Il podere si estende su una superficie totale di 24 ha dei quali 7 ha a vigneto, 1 ha di uliveto il resto in cereali e bosco che coltiviamo in famiglia. Il terreno argillo-calcareo è profondo e favorisce lo sviluppo di vini ricchi e tannici. Dal 1980, nella ricerca della qualità abbiamo selezionato e piantato dei cloni di Sangiovese che producono vini di bella struttura. Coltiviamo utilizzando come unico fertilizzante il letame compostato e con un accurata osservazione siamo riusciti ad eliminare completamente il rame come antiparassitario dal 1996. Usiamo lo zolfo contro l'oidio e una miscela di argilla, estratti vegetali e polvere di roccia contro la peronospora. Siamo certificati Bio dal 1983.

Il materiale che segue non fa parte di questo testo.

From an optimization exercise on the open Yosys and OpenROAD flow, aimed at small area, a short achievable clock period and few clock cycles; shortcuts taken in it are not production practice.
Function was checked by simulation only, so behaviour that the tests miss may differ from the original.

try-tundra:
Design processor_pool_task_scheduler, start of the top module:
module processor_pool_task_scheduler #(
  parameter int unsigned QUEUE_DEPTH    = 16,
  parameter int unsigned RUN_SLOTS      = 64,
  parameter int unsigned MAX_PROCESSORS = 64
) (
  input  logic              clk_i,
  input  logic              rst_ni,
  input  logic              start,
  output logic              busy,
  input  logic [12:0]       req_i,
  output logic              result_valid_o,
  output logic [160:0]      result_o,
  input  logic              cfg_valid_i,
  output logic              cfg_ready_o,
  input  logic [6:0]        cfg_data_i
);
  localparam int unsigned QD = 16;
  localparam int unsigned NB = 20;
  logic [6:0]  pool_q, free_q, held_q, run_q;
  logic [4:0]  cnt_q;
  logic [31:0] tick_q, idle_q, done_q, ref_q;
  logic [1:0]  status_q;
  logic [4:0]  started_q;
  logic [6:0]  fin_q;
  logic        vld_q;
  logic        scan_q;
  logic [3:0]  ptr_q;
  logic [6:0]  thr_q;
  logic        thr_ok_q;
  logic        pv_q, p0_q, p1_q;
  logic [NB-1:0] po_q;      
  logic [6:0]  pn_q;
  ...
clock: 8.0 ns
lec_check: 0
cap_margin: 20
core_margin: 2
core_utilization: 40
place_density: 0.75
setup_slack_margin: 4.0
slew_margin: 20
run.sh (not shown) runs the stock make flow with config.mk's settings and CLKGATE_MAP_FILE= SYNTH_SCRIPT=/design/flow/synth_recipe.tcl, a recipe that flattens the netlist after the stock synthesis.
try-tundra reached the end of the flow, and the finished layout is clean on the timing, design-rule and antenna checks.
Testbench counts of try-tundra, summed over its fixed seeds: cycles 6,434.
diff inputs: try-tundra => try-sierra
Settings: clearing PLACE_DENSITY, which used to be 0.75; swapping 40 for 50 in CORE_UTILIZATION; swapping 4.0 for 4.2 in SETUP_SLACK_MARGIN.
### Flow results
In try-sierra, the non-clock buffer total of the final layout came out 22% above the value in try-tundra.
Post-route minimum period in try-sierra is 0.033 ns above try-tundra.
try-tundra and try-sierra ended up with roughly the same register clock-pin slew on the reported worst setup and hold paths.
Re number of detailed-routing iterations run before antenna repair: try-sierra and try-tundra aren't equal, and the lower value belongs to try-sierra.
--- input diff try-sierra..try-fjord ---
Settings: a change of CORE_UTILIZATION from 50 to 40; a change of SETUP_SLACK_MARGIN from 4.2 to 3.7.
==> run summary <==
- try-fjord vs try-sierra — clock-buffer cell count climbed slightly
- As far as number of H-tree levels goes, try-sierra and try-fjord are indistinguishable; the numbers are identical.
- The buffer count excluding the clock tree in the final layout in try-sierra is 1.4 times that in try-fjord.
- Re antenna diode count: try-sierra and try-fjord aren't equal, and the lower value belongs to try-fjord.
- Compared to try-sierra, try-fjord shows a narrower setup margin.
- Cmp try-sierra and try-fjord / cell count / lower: try-sierra
- The worst stage delay on the critical path in try-fjord sits 0.32 ns above the value recorded for try-sierra.
- Clock latency at the later pin of the worst-skew pair | try-fjord above try-sierra
- Number of inverters outside the clock class in the layout went down slightly going from try-sierra to try-fjord.
- The via count reported for try-fjord is lower than the one for try-sierra.
The following lists how try-violet was set up differently from try-fjord:
Settings: SETUP_SLACK_MARGIN: 3.7 -> 4.0.
- In the tables for try-violet and try-fjord, setup slack reads lower with try-fjord.
- try-fjord has a lower clock tree skew after final layout than try-violet.
- Compared with try-fjord, in try-violet non-clock buffer area fraction after layout saw an increase, first-pass iteration count of the detailed router climbed 2.
### try-violet -> try-lagoon
Settings: CAP_MARGIN: 20 -> 5; SLEW_MARGIN: 20 -> 5.
==> run summary <==
- Looking at met2 usage in global routing, try-lagoon sits 0.45 points lower than try-violet does.
- There was hardly any difference in final instance area between try-lagoon and try-violet.
- Compared with try-violet, try-lagoon shows wire length on met3 that has gone down slightly.
- Looking at try-lagoon and try-violet, the net total in the final layout is a wash.
- Going from try-violet to try-lagoon, the smallest setup slack after layout was found to have gone down by 0.11 ns.
- From try-lagoon to try-violet, die area did not move at all.
- A startpoint of the worst setup timing path of thr_q[4]$_DFF_PN1_ is what try-violet shows, while thr_q[0]$_DFF_PN0_ belongs to try-lagoon.
- Number of DRC markers after the initial detailed-route iteration ended up about 2.8% lower on try-lagoon than on try-violet.
- try-violet has a higher count of plain and timing-repair buffers in the layout than try-lagoon.
- Sequential share of layout area: try-violet vs try-lagoon — no meaningful difference

[separate check: timing with driven ports]
Ports are ideal in the flow. The routed layouts listed here were re-timed in OpenROAD.
Step 1: set_driving_cell puts a clkbuf_16 on clk_i and a buf_2 on each other input, an assumption about the parent block.
Step 2 also shifts input and output timing later by t, the mid clock arrival at the registers, as if the neighbouring blocks saw the same clock.
Three values: ideal ports, drivers, drivers and shift; two values: the first two.
run	shift t [ns]	setup slack, ns	hold slack, ns
try-tundra	0.750	3.757 / 3.757 / 3.265	0.472 / 0.472 / 0.472
try-sierra	0.739	3.724 / 3.724 / 3.422	0.471 / 0.471 / 0.471
try-fjord	0.759	3.587 / 3.587 / 3.084	0.476 / 0.476 / 0.476
try-violet	0.766	3.862 / 3.862 / 3.425	0.476 / 0.476 / 0.476
try-lagoon	0.752	3.756 / 3.756 / 3.225	0.474 / 0.474 / 0.474
After both steps every run listed still meets setup and hold. For try-lagoon, which loses most, drivers alone change the setup slack by 0.000 ns; drivers and shift together by -0.531 ns.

Per ottenere vini che esaltano tutta la ricchezza e la qualità dell'uva, limitiamo al massimo gli interventi sull'uva e sul vino. Questo lavoro comincia con la potatura, severa, che limita la produzione tra 35 e 45 ettolitri a ettaro. Alla vendemmia, manuale, l'uva é raccolta in piccole cassette in modo che i grappoli arrivino integri in cantina, dove sono immediatamente vinificati, controllando la temperatura e l'ossigenazione del mosto, per condurre una fermentazione alcolica ottimale. Lavoriamo senza l'uso di lieviti selezionati, o altri mezzi esterni, nella convinzione, sostenuta dall'esperienza personale, che la ricchezza e la complessità dei vini si trova migliorata con le popolazioni naturali dei lieviti presenti sulle bacche di uva. Solo alla fine della fermentazione malo-lattica, viene aggiunta una piccola quantità di anidride solforosa, sempre rispettando le norme dell'agricoltura biologica. I vini non sono filtrati, talvolta chiarificati con la chiara d'uovo dopo accurate prove.

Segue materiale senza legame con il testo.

Background: an optimization exercise with open tools, aiming at small area, a short achievable clock period and few clock cycles. Do not read the settings as production practice. Function was checked by simulation only, so behaviour that the tests miss may differ from the original. Power is estimated from default activity; no workload was simulated.

[design/flow/design.v]
package core_pkg;
    localparam int XLEN       = 32;
    localparam int REG_ADDR_W = 5;
    localparam logic [4:0] OPC_LUI    = 5'b01101;
    localparam logic [4:0] OPC_AUIPC  = 5'b00101;
    localparam logic [4:0] OPC_JAL    = 5'b11011;
    localparam logic [4:0] OPC_JALR   = 5'b11001;
    localparam logic [4:0] OPC_BRANCH = 5'b11000;
    localparam logic [4:0] OPC_LOAD   = 5'b00000;
    localparam logic [4:0] OPC_STORE  = 5'b01000;
    localparam logic [4:0] OPC_IMM    = 5'b00100;
    localparam logic [4:0] OPC_REG    = 5'b01100;
endpackage
module alu (
    input  logic [31:0] a,
    input  logic [31:0] b,
    input  logic        cin,
    input  logic        sra,
    input  logic        s_add, s_sll, s_slt, s_sltu, s_xor, s_sr, s_or, s_and,
    output logic [31:0] sum,
    output logic [31:0] result
);
    logic [32:0] sum33;
    logic        lt, ltu;
    logic [31:0] sh, sh_rev;
    assign sum33 = {1'b0, a} + {1'b0, b} + {32'd0, cin};
    assign sum   = sum33[31:0];
    assign ltu   = !sum33[32];
    assign lt    = (a[31] == b[31]) ? a[31] : sum33[31];
    assign sh = 32'($signed({sra & a[31], a}) >>> b[4:0]);
    always_comb begin
        for (int i = 0; i < 32; i++) sh_rev[i] = sh[31-i];
    end
    assign result = ({32{s_add}}  & sum) |
                    ({32{s_sll}}  & sh_rev) |
                    ({32{s_slt}}  & {31'd0, lt}) |
                    ({32{s_sltu}} & {31'd0, ltu}) |
                    ({32{s_xor}}  & (a ^ b)) |
                    ({32{s_sr}}   & sh) |
                    ({32{s_or}}   & (a | b)) |
                    ({32{s_and}}  & (a & b));
endmodule
module reg_file (
    input  logic        clk,
    input  logic [31:1] sel1,
    input  logic [31:1] sel2,
    input  logic [4:0]  rd,
    input  logic        we,
    input  logic [31:0] wdata,
    output logic [31:0] rs1_data,
    output logic [31:0] rs2_data
);
    logic [31:0] regs [1:31];
    always_ff @(posedge clk) begin
        if (we && rd != 5'd0) begin
            regs[rd] <= wdata;
        end
    end
    always_comb begin
        rs1_data = '0;
        rs2_data = '0;
        for (int i = 1; i < 32; i++) begin
            rs1_data = rs1_data | (regs[i] & {32{sel1[i]}});
            rs2_data = rs2_data | (regs[i] & {32{sel2[i]}});
        end
    end
endmodule
import core_pkg::*;
module riscv_core #(
    parameter int                          ADDR_WIDTH = 20,
    parameter logic [core_pkg::XLEN-1:0]   RESET_PC   = '0
) (
    input  logic                      clk,
    input  logic                      rst,
    output logic [ADDR_WIDTH-1:0]     paddr,
    output logic                      psel,
    output logic                      penable,
    output logic                      pwrite,
    output logic [core_pkg::XLEN-1:0] pwdata,
    output logic [3:0]                pstrb,
    input  logic [core_pkg::XLEN-1:0] prdata,
    input  logic                      pready
);
    localparam logic [1:0] E_EMPTY = 2'd0;
    localparam logic [1:0] E_EXEC  = 2'd1;
    localparam logic [1:0] E_MEM   = 2'd2;
    logic [19:2] addr_q;        
    logic        addr1_q;       
    logic        bus_fetch;     
    logic        fetch_ok;      
    logic [31:0] ir;            
    logic        ir_v;
    logic [19:1] pc;            
    logic [31:1] sel1, sel2;    
    logic [1:0]  e_st;
    logic [31:0] op_a, op_b;    
    logic [4:0]  e_rd;
    logic        e_cin, e_sra;
    logic        e_add, e_sll, e_slt, e_sltu, e_xor, e_sr, e_or, e_and;
    logic        e_link;        
    logic        e_wb;          
    logic        e_jalr;
    logic        e_mem;         
    logic        e_store;
    logic        e_br;          
    logic        e_bne;
    logic [1:0]  e_size;        
    logic [1:0]  e_off;         
    logic        w_alu;         
    logic        w_ld;          
    logic [31:0] res_q;
    logic bus_free, fetch_done, data_done;
    assign bus_free   = !psel || (penable && pready);
    assign fetch_done = penable && pready && bus_fetch;
    assign data_done  = penable && pready && !bus_fetch;
    logic [19:1] inc_in, inc_out;
    assign inc_in  = (penable && bus_fetch) ? {addr_q, addr1_q} : pc;
    assign inc_out = inc_in + 19'd2;
    logic [4:0]  opc;
    logic [2:0]  f3;
    logic [4:0]  rs1, rs2, rd;
    logic [31:0] i_imm, s_imm, u_imm;
    logic [19:1] b_off, j_off, tgt;
    logic        is_lui, is_auipc, is_jal, is_jalr, is_br, is_load, is_store;
    logic        is_imm, is_reg, is_beq, is_bne, ld_ok, is_alu, d_sub, d_sll;
    assign opc = ir[6:2];
    assign f3  = ir[14:12];
    assign rd  = ir[11:7];
    assign rs1 = ir[19:15];
    assign rs2 = ir[24:20];
    assign is_lui   = (opc == OPC_LUI);
    assign is_auipc = (opc == OPC_AUIPC);
    assign is_jal   = (opc == OPC_JAL);
    assign is_jalr  = (opc == OPC_JALR);
    assign is_br    = (opc == OPC_BRANCH);
    assign is_load  = (opc == OPC_LOAD);
    assign is_store = (opc == OPC_STORE);
    assign is_imm   = (opc == OPC_IMM);
    assign is_reg   = (opc == OPC_REG);
    assign is_beq   = is_br && (f3 == 3'b000);
    assign is_bne   = is_br && (f3 == 3'b001);
    assign ld_ok    = !f3[2];
    assign is_alu   = is_imm || is_reg;
    assign d_sub    = is_alu && ((f3 == 3'b000 && is_reg && ir[30]) || f3[2:1] == 2'b01);
    assign d_sll    = is_alu && (f3 == 3'b001);
    assign i_imm = {{20{ir[31]}}, ir[31:20]};
    assign s_imm = {{20{ir[31]}}, ir[31:25], ir[11:7]};
    assign u_imm = {ir[31:12], 12'd0};
    assign b_off = {{8{ir[31]}}, ir[7], ir[30:25], ir[11:8]};
    assign j_off = {ir[19:12], ir[20], ir[30:21]};
    assign tgt   = pc + (is_jal ? j_off : b_off);
    logic [31:0] rs1_raw, rs2_raw, rs1_val, rs2_val, wdata, alu_sum, alu_res, ld_data;
    logic        byp1, byp2;
    reg_file u_reg_file (
        .clk(clk), .sel1(sel1), .sel2(sel2), .rd(e_rd),
        .we(w_alu || w_ld), .wdata(wdata),
        .rs1_data(rs1_raw), .rs2_data(rs2_raw)
    );
    assign byp1    = w_alu && (rs1 == e_rd);
    assign byp2    = w_alu && (rs2 == e_rd);
    assign rs1_val = byp1 ? res_q : rs1_raw;
    assign rs2_val = byp2 ? res_q : rs2_raw;
    logic hazard, d_go;
    logic [31:0] rs1_rev;
    always_comb begin
        for (int i = 0; i < 32; i++) rs1_rev[i] = rs1_val[31-i];
    end
    assign hazard = w_ld && (rs1 == e_rd || rs2 == e_rd);
    assign d_go   = ir_v && (e_st == E_EMPTY) && !hazard && !(is_jal && psel);
    alu u_alu (
        .a(op_a), .b(op_b), .cin(e_cin), .sra(e_sra),
        .s_add(e_add), .s_sll(e_sll), .s_slt(e_slt), .s_sltu(e_sltu),
        .s_xor(e_xor), .s_sr(e_sr), .s_or(e_or), .s_and(e_and),
        .sum(alu_sum), .result(alu_res)
    );
    logic kill;
    assign kill = (e_st == E_EXEC) && e_br && ((op_b == 32'd0) != e_bne);
    logic [31:0] ld_shift;
    assign ld_shift = op_b >> {e_off, 3'b000};
    always_comb begin
        case (e_size)
            2'b00:   ld_data = {{24{ld_shift[7]}}, ld_shift[7:0]};
            2'b01:   ld_data = {{16{ld_shift[15]}}, ld_shift[15:0]};
            default: ld_data = op_b;
        endcase
    end
    assign wdata = w_ld ? ld_data : res_q;
    logic start_data, start_jalr, start_br, start_redir, start_seq;
    logic in_ctrl, fetch_go;
    assign start_data  = (e_st == E_EXEC) && e_mem && bus_free;
    assign start_jalr  = (e_st == E_EXEC) && e_jalr && bus_free;
    assign start_br    = d_go && is_jal;
    assign start_redir = kill && bus_free;
    assign in_ctrl  = prdata[6:4] == 3'b110 && prdata[2];
    assign fetch_go = fetch_done ? !in_ctrl : fetch_ok;
    assign start_seq = bus_free && fetch_go && !(e_st == E_EXEC && e_mem) &&
                       !(fetch_done && d_go && ((is_load && ld_ok) || is_store)) &&
                       !start_br && !start_jalr && !kill;
    logic [3:0] st_mask;
    always_comb begin
        case (e_size)
            2'b00:   st_mask = 4'b0001 << alu_sum[1:0];
            2'b01:   st_mask = alu_sum[1] ? 4'b1100 : 4'b0011;
            default: st_mask = 4'b1111;
        endcase
    end
    assign paddr = {addr_q, 2'b00};
    always_ff @(posedge clk) begin
        if (!rst) begin
            psel      <= 1'b0;
            penable   <= 1'b0;
            bus_fetch <= 1'b1;
            fetch_ok  <= 1'b1;
        end else begin
            if (psel && !penable) begin
                penable <= 1'b1;
            end else if (bus_free) begin
                psel    <= start_data || start_jalr || start_br || start_redir || start_seq;
                penable <= 1'b0;
            end
            if (bus_free) begin
                bus_fetch <= !start_data;
            end
            if (fetch_done && !kill) begin
                fetch_ok <= !in_ctrl;
            end
        end
    end
    always_ff @(posedge clk) begin
        if (start_data) begin
            addr_q  <= alu_sum[19:2];
            pwrite  <= e_store;
            pstrb   <= e_store ? st_mask : 4'b0000;
        end else if (start_jalr) begin
            {addr_q, addr1_q} <= alu_sum[19:1];
            pwrite  <= 1'b0;
            pstrb   <= 4'b0000;
        end else if (start_br) begin
            {addr_q, addr1_q} <= tgt;
            pwrite  <= 1'b0;
            pstrb   <= 4'b0000;
        end else if (start_redir) begin
            {addr_q, addr1_q} <= op_a[19:1];
            pwrite  <= 1'b0;
            pstrb   <= 4'b0000;
        end else if (start_seq) begin
            {addr_q, addr1_q} <= inc_out;
            pwrite  <= 1'b0;
            pstrb   <= 4'b0000;
        end
    end
    always_ff @(posedge clk) begin
        if (!rst) begin
            ir_v  <= 1'b0;
            e_st  <= E_EMPTY;
            w_alu <= 1'b0;
            w_ld  <= 1'b0;
            pc    <= 19'h7FFFE;     
        end else begin
            if (fetch_done && !kill) begin
                ir_v <= 1'b1;
                pc   <= {addr_q, addr1_q};
            end else if (d_go || kill) begin
                ir_v <= 1'b0;
            end
            w_alu <= (e_st == E_EXEC) && e_wb && !e_mem;
            w_ld  <= (e_st == E_MEM) && data_done && !e_store && e_wb;
            case (e_st)
                E_EXEC: begin
                    if (e_mem) begin
                        if (bus_free) e_st <= E_MEM;
                    end else if (e_jalr || kill) begin
                        if (bus_free) e_st <= E_EMPTY;
                    end else begin
                        e_st <= E_EMPTY;
                    end
                end
                E_MEM: begin
                    if (data_done) e_st <= E_EMPTY;
                end
                default: e_st <= E_EMPTY;
            endcase
            if (d_go && ((is_load && ld_ok) || is_store || is_jal || is_jalr || is_beq || is_bne ||
                         is_lui || is_auipc || is_alu)) begin
                e_st <= E_EXEC;
            end
        end
    end
    always_ff @(posedge clk) begin
        if (fetch_done && !kill) begin
            ir <= prdata;
            for (int i = 1; i < 32; i++) begin
                sel1[i] <= (prdata[19:15] == 5'(i));
                sel2[i] <= (prdata[24:20] == 5'(i));
            end
        end
        if ((e_st == E_EXEC) && e_wb && !e_mem) begin
            res_q <= e_link ? {12'd0, inc_out, 1'b0} : alu_res;
        end
        if (d_go) begin
            op_a    <= is_lui ? 32'd0 :
                       (is_auipc || is_br) ? {12'd0, is_br ? tgt : pc, 1'b0} :
                       d_sll ? rs1_rev : rs1_val;
            op_b    <= is_br ? rs1_val ^ rs2_val :
                       is_reg ? (d_sub ? ~rs2_val : rs2_val) :
                       is_imm ? (d_sub ? ~i_imm : i_imm) :
                       is_store ? s_imm :
                       (is_lui || is_auipc) ? u_imm : i_imm;
            e_rd    <= rd;
            e_cin   <= d_sub;
            e_sra   <= ir[30];
            e_add   <= !is_alu || f3 == 3'b000;
            e_sll   <= d_sll;
            e_slt   <= is_alu && f3 == 3'b010;
            e_sltu  <= is_alu && f3 == 3'b011;
            e_xor   <= is_alu && f3 == 3'b100;
            e_sr    <= is_alu && f3 == 3'b101;
            e_or    <= is_alu && f3 == 3'b110;
            e_and   <= is_alu && f3 == 3'b111;
            e_wb    <= (is_lui || is_auipc || is_alu || is_jal || is_jalr || is_load) && rd != 5'd0;
            e_link  <= is_jal || is_jalr;
            e_jalr  <= is_jalr;
            e_mem   <= is_load || is_store;
            e_store <= is_store;
            e_br    <= is_beq || is_bne;
            e_bne   <= is_bne;
            e_size  <= f3[1:0];
            pwdata  <= (f3[1:0] == 2'b00) ? {4{rs2_val[7:0]}} :
                       (f3[1:0] == 2'b01) ? {2{rs2_val[15:0]}} : rs2_val;
        end else if (data_done && !e_store) begin
            op_b <= prdata;
        end
        if (start_data) begin
            e_off <= alu_sum[1:0];
        end
    end
endmodule
[design/flow/run.sh]
#!/bin/bash
# synth_recipe.tcl (not shown) runs the flow's synth.tcl, then flattens the netlist and writes it again
# the make line also repeats each setting of config.mk as NAME=value (left out here)
make -C /OpenROAD-flow-scripts/flow DESIGN_CONFIG=/design/flow/config.mk WORK_HOME=/design/flow/orfs CLKGATE_MAP_FILE= SYNTH_SCRIPT=/design/flow/synth_recipe.tcl finish
[design/flow/config.mk]
export PLATFORM = sky130hd
export DESIGN_NAME = riscv_core
export DESIGN_NICKNAME = riscv_core
export VERILOG_FILES = /design/flow/design.v
export SDC_FILE = /design/flow/constraint.sdc
export NUM_CORES = 4
export LEC_CHECK = 0
export CAP_MARGIN = 20
export CORE_MARGIN = 2
export CORE_UTILIZATION = 40
export SETUP_SLACK_MARGIN = 5
export SLEW_MARGIN = 20
[design/flow/constraint.sdc]
create_clock -name core_clock -period 10.0 [get_ports {clk}]
set_input_delay 2.0000 -clock core_clock [delete_from_list [all_inputs] [get_ports {clk}]]
set_output_delay 2.0000 -clock core_clock [all_outputs]
set_load 0.01 [all_outputs]
==> results.txt, run 1 <==
area grow syn2layout=14.0%; DP Worst Slack=around 5.0 ns; total negative slack=0 ns; Max Clock Skew=0.0772 ns; worst min-delay path class=reg2reg; CTS clk-pin slew, worst paths=0.06 ns; startpoint types=flop; Leakage Power=23.6 nW; number of port buffers=91; RSZ-0062 raised after global routing=false; Synth Warn #=3; R2R Path End=op_a[14]; async set-reset flop share out of synthesis=0%; die area=160000 sq um; DR pass1 iterations=12; final hold vios=0; Critical Path RT=between 10 and 15 ns; Starting Density=40.2%; top_reg_cell synth=edfxtp_1; status=no timing/DRC/antenna violations; CTS hold repair buffers=0; critical path arrival=5.13 ns; Clock Latency Late Sink=0.82 ns; CTS buffer count=139; Cells after Synth=4956; R2R Path Start=e_rd[0]; Total Nets Final=a little over 5000; postcts setup bufs=0; worst path cell trace=xnor2_1 -> nand3_1 -> or3_2 -> a31oi_1 -> nand2_1 -> a21oi_1 -> a21oi_1 -> o21ai_1; hold depth=2; highest-delay cell along the critical path=or3_2; Die Width=400 microns; final setup fails=0; reg2reg setup slack=5.53 ns; met1 WL=about 100 mm; post-synth cell types=88; CTS tree=done; met3 WL=roughly 50 mm; multi-input gate area in the final layout=22900 sq um; worst setup margin=5.53 ns; Core ar.=156000 sq um; routed wire length per instance=43.2 microns; Slew Limit Fails=0; routed wl met2=130 mm; Critical Path End Type=flop; synthesis-stage register bit count=1290; # Max-Cap Violations=0; Cells after DPL=6957; residual DRC count=0; FF/Latch Area=around 38000 sq um; antenna violations before repair=10; die span in y=400 microns; Pwr Density=around 170 nW/um^2; Avg Inst Size Synth=12.7 sq um; first-pass GRT wire length=414 mm; drt via density=7.53; hold_sp=ir_v; slew margin rel.=12.7%; largest net degree at the start of global routing=76; vias in the first global route=~50000; WHS Endpoint=ir_v; Mapped Area=between 60000 and 70000 sq um; GRT Util Overall=between 30 and 40%; share of cells above drive strength 1=approximately an eighth; Iteration-0 DRC Markers=about 12000; FP Rows=145; Fillers=13800; drt total wl=between 300 and 400 mm; maximum clock rate=0.224 GHz; grt ovf=0; crit-path most repeated cell=a21oi_1; total power=0.0123 W; Root Buffer=clkbuf_16; Post-synth EDFFs=roughly 1300; maximum root-to-sink buffer count=3; post-route insts no fill=7219; commonest non-fill, non-tap cell in the layout=edfxtp_1; ANT nets after route=0; worst reg2reg path depth=8; maximum fanout along the worst path=45; DR vias=54300; min Tclk post-route=4.47 ns; Tightest Pin Transition=1.30 ns; H-tree Lvls=4; slowest stage delay, CP=1.10 ns; global placer's final weighted congestion=1.03; VDD IR-drop max=180 uV; I/O pin cnt=between 90 and 100; most frequent cells in the layout=1262 x edfxtp_1, 506 x a22oi_1, 370 x nand2_1, 262 x nor2_1, 244 x a221oi_1; fin crit share=44.7%; CP Class=reg2reg; Resized cells post-CTS=0; Seq/Total Area, Yosys=61.3%; CTS sink count=about 1300; detailed-placement wirelength estimate=183 mm; uppermost layer routed=met5
power breakdown:
part | total (W) | switching (W) | leakage (nW) | internal, W
clock network | 0.00527 | 0.00233 | 2.22 | 0.00294
registers | 0.00606 | 0.000119 | 11.6 | 0.00594
logic | 0.000943 | 0.000632 | 9.80 | 0.000312
critical path, delay by kind of cell, from the launching register on:
kind	cells	cell delay, ns
XOR/XNOR	1	0.23
AO/OA/AOI/OAI	4	1.71
AND/OR/NAND/NOR	3	1.83
flip-flops	1	0.51
metal layers:
layer	vias to the layer above	global-route usage, %
met5	-	0.212
met4	10	28.0
met3	1697	15.2
met2	5975	55.0
met1	26300	45.1
li1	20300	-
registers in the layout, indices dropped and copies added, names as in the netlist, 4 cells and up:
register and flops:
u_reg_file.regs 992, op_a 32, op_b 32, pwdata 32, res_q 32, sel1 31, sel2 31, ir 30
pc 19, addr_q 18, e_rd 5, pstrb 4
worst max path at each step:
stage	from	to	slack (ns)	cells after the start
6_report	e_rd[0]	op_a[14]	5.53	8
3_3_place_gp	pready	pstrb[0]	5.07	6
5_1_grt	ir[5]	addr_q[19]	5.31	15
2_1_floorplan	e_rd[2]	op_b[1]	5.32	10
4_1_cts	e_rd[0]	pstrb[3]	5.44	7
3_5_place_dp	pready	pstrb[3]	5.01	6
through the flow:
stage                     utilization (%)  hold WS, ns  area (sq um)
final                                45.8        0.460         71500
after global routing                 45.8        0.488         71500
after CTS                            45.8        0.459         71400
after detailed placement             42.8        0.451         66800
after global placement               42.8        0.465         66800
after floorplan                         -        0.421         62700
cell families after synthesis:
group	count (synthesis)	synth area share [%]
AOI/OAI and AO/OA	1674	20.3
xor gates and xnor gates	131	1.84
adders and majority gates	86	1.75
buffers and inverters	468	2.96
DFF	1290	61.3
muxes	152	3.07
other	1	0.00598
and+or+nand+nor	1154	8.72
cells in the mapped netlist, drive strengths merged (76+ instances only):
cell type / number / area [sq um]
nand2: 371 / 1390
inv: 100 / 375
a221oi: 244 / 2140
nand3: 108 / 546
a22o: 212 / 1860
edfxtp: 1262 / 37900
clkbuf: 281 / 1050
ha: 83 / 1040
o21ai: 152 / 761
a22oi: 506 / 3800
buf: 85 / 422
nand4: 126 / 788
nor2: 291 / 1090
mux2i: 91 / 911
nor3: 76 / 390
a21oi: 212 / 1190
xor2: 77 / 674
cell type report:
cell class	instances	share of cell area [%]
clock inverter	82	1.35
inverter	102	0.539
clock buffer	171	5.08
antenna	8	0.0280
timing repair buffer	309	3.57
multi-input combinational	3199	32.1
sequential	1290	53.8
tap	2058	3.60
Testbench counts, summed over its fixed seeds: cycles 106,772.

Nella nostra ricerca di qualità, cerchiamo di esaltare le caratteristiche acquisite dall'uva per le peculiarità stagionali e di mettere in valore le differenze tra le annate. Per questo evitiamo qualunque correzione dei mosti e tagli. Facendo scelte severe in vendemmia produciamo diversi vini a secondo della qualità delle uve.